Indubbiamente, fare uno sconto ad uno studente equivale spesso a dare una caramella ad un asino, come recita un vecchio adagio di campagna, ma stroncare a priori la sensibilità artistica di un giovane non è corretto. Forse non saremo mai bravi (e ricchi) come a Londra dove National Gallery e British Museum sono addirittura gratis per tutti, perché i marmi del Partenone, la stele di Rosetta o la Vergine delle rocce, oltre che non essere esattamente capolavori britannici, devono in fondo essere di tutti, ma i musei milanesi faticano a digerire altre forme di sconti o di biglietto integrato che invece altre più piccole città hanno realizzato per valorizzare i loro tesori.

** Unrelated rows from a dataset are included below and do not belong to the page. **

==> config.mk <==
export PLATFORM = sky130hd
export DESIGN_NAME = lcd_segment_common_driver_control
export DESIGN_NICKNAME = d
export VERILOG_FILES = /design/src/verilog/lcd_pkg.sv /design/src/verilog/lcd_segment_common_driver_control.sv
export SDC_FILE = /design/constraint.sdc
export NUM_CORES = 1
export LEC_CHECK = 0
export BUFFER_PORTS_ARGS = -buffer_cell sky130_fd_sc_hd__buf_2
export CORE_ASPECT_RATIO = 2
export CORE_UTILIZATION = 42
export CTS_BUF_LIST = sky130_fd_sc_hd__clkbuf_8
export DETAILED_ROUTE_END_ITERATION = 10
export MAX_ROUTING_LAYER = met4
export PLACE_DENSITY = 0.8
export SLEW_MARGIN = 20
export SYNTH_ARGS = -nofsm -noshare
export SYNTH_HDL_FRONTEND = slang
export SYNTH_SLANG_ARGS = --single-unit
==> constraint.sdc <==
create_clock -name ref_clk -period 2.2 [get_ports ref_clk]
set_clock_uncertainty 0.05 [all_clocks]
set_input_delay 0.55 -clock ref_clk [delete_from_list [all_inputs] [get_ports ref_clk]]
set_output_delay 0.55 -clock ref_clk [all_outputs]
set_load 0.005 [all_outputs]
==> src/verilog/lcd_pkg.sv <==
// Constants, field layouts and modes shared by the segment LCD controller.
package lcd_pkg;
	localparam logic [7:0] CTRL_ADDR     = 8'hf9; // Display control register.
	localparam logic [7:0] MODE_ADDR     = 8'hfa; // Contrast mode register.
	localparam logic [7:0] CTRL_RESET    = 8'h00;
	localparam logic [7:0] MODE_RESET    = 8'h00;
	localparam logic [7:0] MODE_WMASK    = 8'hf1; // Bits 3 to 1 hold no storage.
	localparam int         CLK_SEL_HI    = 7;
	localparam int         CLK_SEL_LO    = 5;
	localparam int         DUTY_HI       = 4;
	localparam int         DUTY_LO       = 2;
	localparam int         DISP_HI       = 1;
	localparam int         DISP_LO       = 0;
	localparam int         CONTRAST_HI   = 7;
	localparam int         CONTRAST_LO   = 4;
	localparam int         CONTRAST_EN   = 0;
	localparam logic [2:0] CLK_SEL_MAX   = 3'h4; // Codes above are unavailable.
	localparam logic [7:0] DIV_FULL      = 8'hff; // Divide by two to the eighth.
	localparam int         NUM_SEG       = 22;
	localparam int         NUM_COM       = 8;
	localparam int         RAM_BITS      = 8;

	// Display state selected by the low two control bits.
	typedef enum logic [1:0] {
		DISP_OFF    = 2'h0,
		DOTS_OFF    = 2'h1,
		DOTS_ON     = 2'h2,
		DISP_NORMAL = 2'h3
	} disp_mode_t;

	// Duty codes; any code with the top bit set means half duty.
	localparam logic [2:0] DUTY_EIGHTH   = 3'h0;
	localparam logic [2:0] DUTY_QUARTER  = 3'h1;
	localparam logic [2:0] DUTY_THIRD_A  = 3'h2;
	localparam logic [2:0] DUTY_THIRD_B  = 3'h3;

	// Bias ladder selection handed to the analog bias network.
	typedef enum logic [1:0] {
		BIAS_QUARTER = 2'h0,
		BIAS_THIRD   = 2'h1,
		BIAS_HALF    = 2'h2
	} bias_sel_t;

	// Last common phase index for each duty.
	localparam logic [2:0] LAST_EIGHTH   = 3'h7;
	localparam logic [2:0] LAST_QUARTER  = 3'h3;
	localparam logic [2:0] LAST_THIRD    = 3'h2;
	localparam logic [2:0] LAST_HALF     = 3'h1;
endpackage : lcd_pkg

==> src/verilog/lcd_segment_common_driver_control.sv <==
// Segment LCD controller: registers, frame divider, common scan, segments.
//
// How it works
// - Reset clears control: display off, eighth duty, slowest clock.
// - Control bits 7..5 divide the watch clock by 2^8 down to 2^4.
// - Bits 4..2 pick duty and bias; 1xx is half duty with half bias.
// - Control bits 1..0: off, all dots off, all dots on, normal.
// - Any control write restarts the divider and the common sequence.
// - The frame clock sets the rate at which commons are scanned.
// - Control register is read/write at F9h in bank one.
// - Reset clears mode: dimmest contrast, controller disabled.
// - Mode bits 7..4 pick one of sixteen rising contrast steps.
// - Mode bit 0 enables the contrast controller.
// - Duty decides how many commons are active: eight, four, three, two.
// - Each of the 22 segments takes data from its own RAM byte.
// - A RAM one drives select, a zero drives no-select.
// - Without the watch timer running the display logic stands still.
`timescale 1ns/1ps
module lcd_segment_common_driver_control #(
	parameter int SEGS = lcd_pkg::NUM_SEG, // Segment outputs.
	parameter int COMS = lcd_pkg::NUM_COM  // Common outputs.
) (
	input  wire logic                   ref_clk,         // System clock.
	input  wire logic                   resetn,          // Async reset.
	input  wire logic                   reg_bank1,       // Bank one selected.
	input  wire logic [7:0]             reg_addr,        // Register address.
	input  wire logic                   reg_wr,          // Write strobe.
	input  wire logic [7:0]             reg_wdata,       // Write data.
	output logic      [7:0]             reg_rdata,       // Read data.
	input  wire logic                   watch_clock,     // Watch clock pin.
	input  wire logic                   watch_enable,    // Watch timer on.
	input  wire logic [SEGS*8-1:0]      display_data,    // Display RAM bytes.
	output logic      [COMS-1:0]        common_lines,    // Active common.
	output logic      [SEGS-1:0]        segment_outputs, // Select levels.
	output logic                        frame_invert,    // AC drive phase.
	output lcd_pkg::bias_sel_t          bias_sel,        // Bias ladder pick.
	output logic      [3:0]             contrast_step,   // Contrast level.
	output logic                        contrast_enable  // Contrast on.
);
	import lcd_pkg::*;

	logic [7:0]      ctrl_reg;
	logic [7:0]      mode_reg;
	logic            ctrl_wr;
	logic            mode_wr;
	logic [2:0]      clk_sel;
	logic [2:0]      duty;
	disp_mode_t      disp;
	logic [2:0]      wclk_sync;
	logic [2:0]      wen_sync;
	logic            wclk_lvl;
	logic            wen_lvl;
	logic            watch_edge;
	logic            running;
	logic [7:0]      div_cnt;
	logic [7:0]      div_limit;
	logic            frame_tick;
	logic [2:0]      phase_reg;
	logic [2:0]      last_phase;
	logic [COMS-1:0] com_mask;
	logic [SEGS-1:0] seg_pick;
	logic            show_normal;

	// Register decode; only bank one addresses reach these registers.
	assign ctrl_wr = reg_wr && reg_bank1 && (reg_addr == CTRL_ADDR);
	assign mode_wr = reg_wr && reg_bank1 && (reg_addr == MODE_ADDR);
	assign clk_sel = ctrl_reg[CLK_SEL_HI:CLK_SEL_LO];
	assign duty    = ctrl_reg[DUTY_HI:DUTY_LO];
	assign disp    = disp_mode_t'(ctrl_reg[DISP_HI:DISP_LO]);

	// Control register, cleared by reset to a dark display.
	always_ff @(posedge ref_clk or negedge resetn) begin
		if (!resetn) begin
			ctrl_reg <= CTRL_RESET;
		end else if (ctrl_wr) begin
			ctrl_reg <= reg_wdata;
		end
	end

	// Mode register; reserved bits have no storage so they read as zero.
	always_ff @(posedge ref_clk or negedge resetn) begin
		if (!resetn) begin
			mode_reg <= MODE_RESET;
		end else if (mode_wr) begin
			mode_reg <= reg_wdata & MODE_WMASK;
		end
	end

	// Contrast level and enable go straight to the analog side.
	assign contrast_step   = mode_reg[CONTRAST_HI:CONTRAST_LO];
	assign contrast_enable = mode_reg[CONTRAST_EN];

	// Read data is registered; unmapped addresses read as zero.
	always_ff @(posedge ref_clk or negedge resetn) begin
		if (!resetn) begin
			reg_rdata <= 8'h00;
		end else if (reg_bank1 && reg_addr == CTRL_ADDR) begin
			reg_rdata <= ctrl_reg;
		end else if (reg_bank1 && reg_addr == MODE_ADDR) begin
			reg_rdata <= mode_reg;
		end else begin
			reg_rdata <= 8'h00;
		end
	end

	// The watch clock and its enable come from another domain, so each goes
	// through three flops and only changes once the last two agree.
	always_ff @(posedge ref_clk or negedge resetn) begin
		if (!resetn) begin
			wclk_sync <= 3'h0;
			wen_sync  <= 3'h0;
		end else begin
			wclk_sync <= {wclk_sync[1:0], watch_clock};
			wen_sync  <= {wen_sync[1:0], watch_enable};
		end
	end

	// Filtered levels, updated only when the second and third flops agree.
	always_ff @(posedge ref_clk or negedge resetn) begin
		if (!resetn) begin
			wclk_lvl <= 1'b0;
			wen_lvl  <= 1'b0;
		end else begin
			if (wclk_sync[1] == wclk_sync[2]) begin
				wclk_lvl <= wclk_sync[2];
			end
			if (wen_sync[1] == wen_sync[2]) begin
				wen_lvl <= wen_sync[2];
			end
		end
	end

	assign watch_edge = wclk_sync[1] && wclk_sync[2] && !wclk_lvl;
	// Nothing runs without the watch timer or while the display is off.
	assign running    = wen_lvl && (disp != DISP_OFF);

	// Divider top: shifting the full count right by the code gives 2^(8-n)-1, a period of 2^(8-n).
	assign div_limit  = DIV_FULL >> clk_sel;
	// Unavailable codes stop the frame clock instead of guessing a rate.
	assign frame_tick = watch_edge && (clk_sel <= CLK_SEL_MAX) &&
		(div_cnt == div_limit);

	// Frame divider; a control write restarts it even with the same value.
	always_ff @(posedge ref_clk or negedge resetn) begin
		if (!resetn) begin
			div_cnt <= 8'h00;
		end else if (ctrl_wr || !running) begin
			div_cnt <= 8'h00;
		end else if (watch_edge) begin
			div_cnt <= (div_cnt >= div_limit) ? 8'h00 : div_cnt + 8'h01;
		end
	end

	// Number of commons in use and the last phase follow the duty code.
	always_comb begin
		last_phase = LAST_HALF;
		com_mask   = COMS'(8'h03);
		if (!duty[2]) begin
			unique case (duty)
				DUTY_EIGHTH: begin
					last_phase = LAST_EIGHTH;
					com_mask   = COMS'(8'hff);
				end
				DUTY_QUARTER: begin
					last_phase = LAST_QUARTER;
					com_mask   = COMS'(8'h0f);
				end
				default: begin
					last_phase = LAST_THIRD;
					com_mask   = COMS'(8'h07);
				end
			endcase
		end
	end

	// Common phase sequencer stepped by the frame clock.
	always_ff @(posedge ref_clk or negedge resetn) begin
		if (!resetn) begin
			phase_reg    <= 3'h0;
			frame_invert <= 1'b0;
		end else if (ctrl_wr || !running) begin
			phase_reg    <= 3'h0;
			frame_invert <= 1'b0;
		end else if (frame_tick) begin
			if (phase_reg >= last_phase) begin
				phase_reg    <= 3'h0;
				frame_invert <= !frame_invert;
			end else begin
				phase_reg <= phase_reg + 3'h1;
			end
		end
	end

	// Bias pick registered so the output comes from a flop.
	always_ff @(posedge ref_clk or negedge resetn) begin
		if (!resetn) begin
			bias_sel <= BIAS_QUARTER;
		end else if (duty[2] || duty == DUTY_THIRD_B) begin
			bias_sel <= BIAS_HALF;
		end else if (duty == DUTY_EIGHTH) begin
			bias_sel <= BIAS_QUARTER;
		end else begin
			bias_sel <= BIAS_THIRD;
		end
	end

	// Each segment reads bit n of its own byte during common phase n.
	always_comb begin
		seg_pick = '0;
		for (int i = 0; i < SEGS; i++) begin
			seg_pick[i] = display_data[i*RAM_BITS + phase_reg];
		end
	end

	assign show_normal = running && (disp == DISP_NORMAL);

	// Output stage: one common selected, segments select or no-select.
	always_ff @(posedge ref_clk or negedge resetn) begin
		if (!resetn) begin
			common_lines    <= '0;
			segment_outputs <= '0;
		end else if (!running) begin
			common_lines    <= '0;
			segment_outputs <= '0;
		end else begin
			common_lines <= COMS'(1) << phase_reg;
			unique case (disp)
				DOTS_OFF:    segment_outputs <= '0;
				DOTS_ON:     segment_outputs <= '1;
				DISP_NORMAL: segment_outputs <= seg_pick;
				default:     segment_outputs <= '0;
			endcase
		end
	end
endmodule : lcd_segment_common_driver_control
==> results.yml <==
run_status:
  status: "completed"
placed_design:
  place_area_sq_um: 5750
  portBuffers: 243
  dp_hpwl_microns: 10300
  gp_congestion: 0.973
  place_ws_ns: -0.0132
critical_path:
  r2r-start: "ctrl_reg[5]"
  regToRegSetupSlack_ns: 0.03
  reg2reg_to: "frame_invert"
  crit_path_max_fanout: 5
  start_kind: "flip-flop"
  cp-end-kind: "flip-flop"
  crit_path_end: "frame_invert"
  reg2reg_depth: 6
  required_ns: 2.42
  critical_path_arrival_ns: 2.39
  worstSetupPathType: "reg2reg"
  crit_path_start: "ctrl_reg[5]"
grt:
  grt_max_degree: 49
  grt_first_pass_wirelength_microns: 19800
  grt_pass1_vias: 4277
  antenna_found_initial: 0
  gr-total-overflow: 0
  grtUsageTotal: 0.255
clock_network:
  cts_tree: "done"
  cts_hold_buf: 0
  worstSkewPairLatency_ns: 0.35
  h-tree-depth: 3
  cts_buffers: 9
  clock_path_buffers: 2
  worst_setup_hold_path_clk_slew_ns: 0.07
  cts-root-buf: "clkbuf_8"
  clock_sink_count: 73
cells_and_area:
  final_area_sq_um: 5990
  largest_reg_flops: 22
  fillers: 804
  layout_common_cells: "242 x buf_2, 69 x dfrtp_1, 61 x nand2_1"
  diodes: 0
  drive_above_1_share: 0.588
  regMostFlops: "segment_outputs"
  mostFrequentLayoutCell: "buf_2"
  layout.nets: 818
  syn2layout_area_growth_pct: 38.4
detailed_routing:
  drc: 0
  wl_per_cell_microns: 17.2
  vias_per_cell: 5.43
  first_iter_violations: 174
  drt_first_pass_iters: 6
  via_count: 4019
  wirelength_microns: 12700
  antenna_left: 0
synthesis:
  syn_inst: 350
  ys_seq_area_frac: 0.422
  synth_edf_count: 0
  synthFlopType: "dfrtp_1"
  ys_seq_elements: 73
  ys_types: 43
  synthArstFlopShare: 1.00
  yosysWarningCount: 0
  syn-cell-area_sq_um: 4330
  synth_area_per_cell_sq_um: 12.4
  synthesis.nets: 566
timing:
  finalWorstSetupSlack_ns: 0.0337
  setup_viol: 0
  max_freq_ghz: 0.462
  rsz0062_at_grt: "true"
  hold_viol: 0
  fin_crit_ns: 2.17
  finalMaxSlewViolations: 0
  min_period_over_period: 0.985
  hold_ws_ns: 0.111
  slew_headroom: 0.494
  setup_tns_ns: 0
  worstMarginPinSlew_ns: 0.757
power_and_ir_drop:
  leakagePower_nw: 3.09
  power_mw: 2.63
  vdd_drop_max_uv: 284
  power.density_nw_per_um2: 439
floorplan:
  ios: 244
  die_h_microns: 146
  initial_core_util: 0.429
  die_w_microns: 73.8
  rows: 52
  fp.dieArea_sq_um: 10700
  core_sq_um: 10100
worst_hold_path:
  hold_class: "in2async"
run:
  cap_viol_max_count: 0
-- critical path, cell delays in order, from the launching register on --
cell	delay [ns]
dfrtp_1	0.43
or3_4	0.41
ha_4	0.28
and4_1	0.19
nand4b_1	0.19
or3_4	0.39
a21oi_2	0.15
-- repair_timing --
item,4_1_cts,5_1_grt
setup endpoints to repair,3,10
resized for setup,0,13
gates cloned,0,1
pin swaps,1,5
setup buffers,4,0
-- worst min-delay path by stage --
stage	from	endpoint	slack, ns	cells after the start
after floorplan	resetn	bias_sel[0]	0.20	0
after global placement	wclk_sync[0]	wclk_sync[1]	0.29	0
after detailed placement	wclk_sync[0]	wclk_sync[1]	0.29	0
after CTS	resetn	segment_outputs[19]	0.12	1
after global routing	resetn	segment_outputs[19]	0.13	1
final	resetn	segment_outputs[19]	0.11	1
-- cells by family after synthesis --
group                      Yosys count  synth area share
AOI/OAI and AO/OA                   56            0.0838
buffers and inverters               28            0.0321
adders and majority gates           19            0.0543
muxes                               58             0.270
DFF                                 73             0.422
and+or+nand+nor                    116             0.138
-- report_power, final --
| group | leakage [nW] | switching, mW | internal (mW) |
|---|---|---|---|
| logic | 2.02 | 0.139 | 0.221 |
| registers | 0.993 | 0.0160 | 1.37 |
| clock network | 0.0774 | 0.490 | 0.396 |
| total | 3.09 | 0.645 | 1.98 |
-- area by class of cell --
cell class,count,area [sq um],share of cell area
inverters,4,15.0,0.00251
clock inverters,5,33.8,0.00564
repair buffers,265,1410,0.236
flip-flops and latches,73,1830,0.306
multi-input cells,249,2410,0.402
well taps,135,169,0.0282
clock buffers,9,124,0.0207
-- Yosys cell counts (2+ instances only) --
library cell	instances	share of area
nor3_1	3	0.0035
dfrtp_1	73	0.42
nand2_1	61	0.053
a31oi_1	27	0.039
a21oi_1	9	0.010
o21ai_0	4	0.0046
buf_6	2	0.0052
mux4_2	44	0.23
o21a_1	3	0.0052
nand2b_1	3	0.0043
a22o_1	5	0.010
mux2_4	5	0.017
clkbuf_1	14	0.012
mux2_2	9	0.023
buf_4	4	0.0069
and3_1	7	0.010
buf_2	3	0.0035
inv_1	3	0.0026
ha_1	18	0.052
nor2b_1	2	0.0029
nand3_1	11	0.013
or2_2	2	0.0029
and2_1	7	0.010
nand3b_1	2	0.0035
a21o_1	4	0.0069
and4_1	2	0.0040
or3_1	3	0.0043
nor2_1	4	0.0035
nand4b_1	2	0.0040
-- metal layers --
layer / GRT usage / vias to the layer above / share of wire
met5: - / - / 0
met4: 0.133 / 0 / 0.043
met3: 0.0485 / 44 / 0.060
met2: 0.458 / 227 / 0.56
met1: 0.248 / 1916 / 0.34
li1: - / 1832 / -
-- metrics by stage --
stage               instances  utilization
floorplan                 350            -
global placement          721        0.570
detailed placement        721        0.570
CTS                       739        0.589
global route              740        0.594
finish                    740        0.594
Note: power is estimated with default switching activity, not from simulation.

Infine davvero poco europea è anche la mancanza di una caffetteria all’interno dei musei: in preda ad un calo glicemico da indigestione d’arte, il visitatore è costretto a uscire a caccia di un bar, tranne a Brera, dove si deve però abbandonare il percorso espositivo e scendere al caffè dell’Accademia.

In compenso, però il prezzo medio dei biglietti è di qualche euro inferiore di quello europeo: 5 euro per i musei civici e 8 per quelli privati. Ma c’è da scommettere che di fronte ad un prodotto migliore si sborserebbe volentieri qualche spicciolo in più.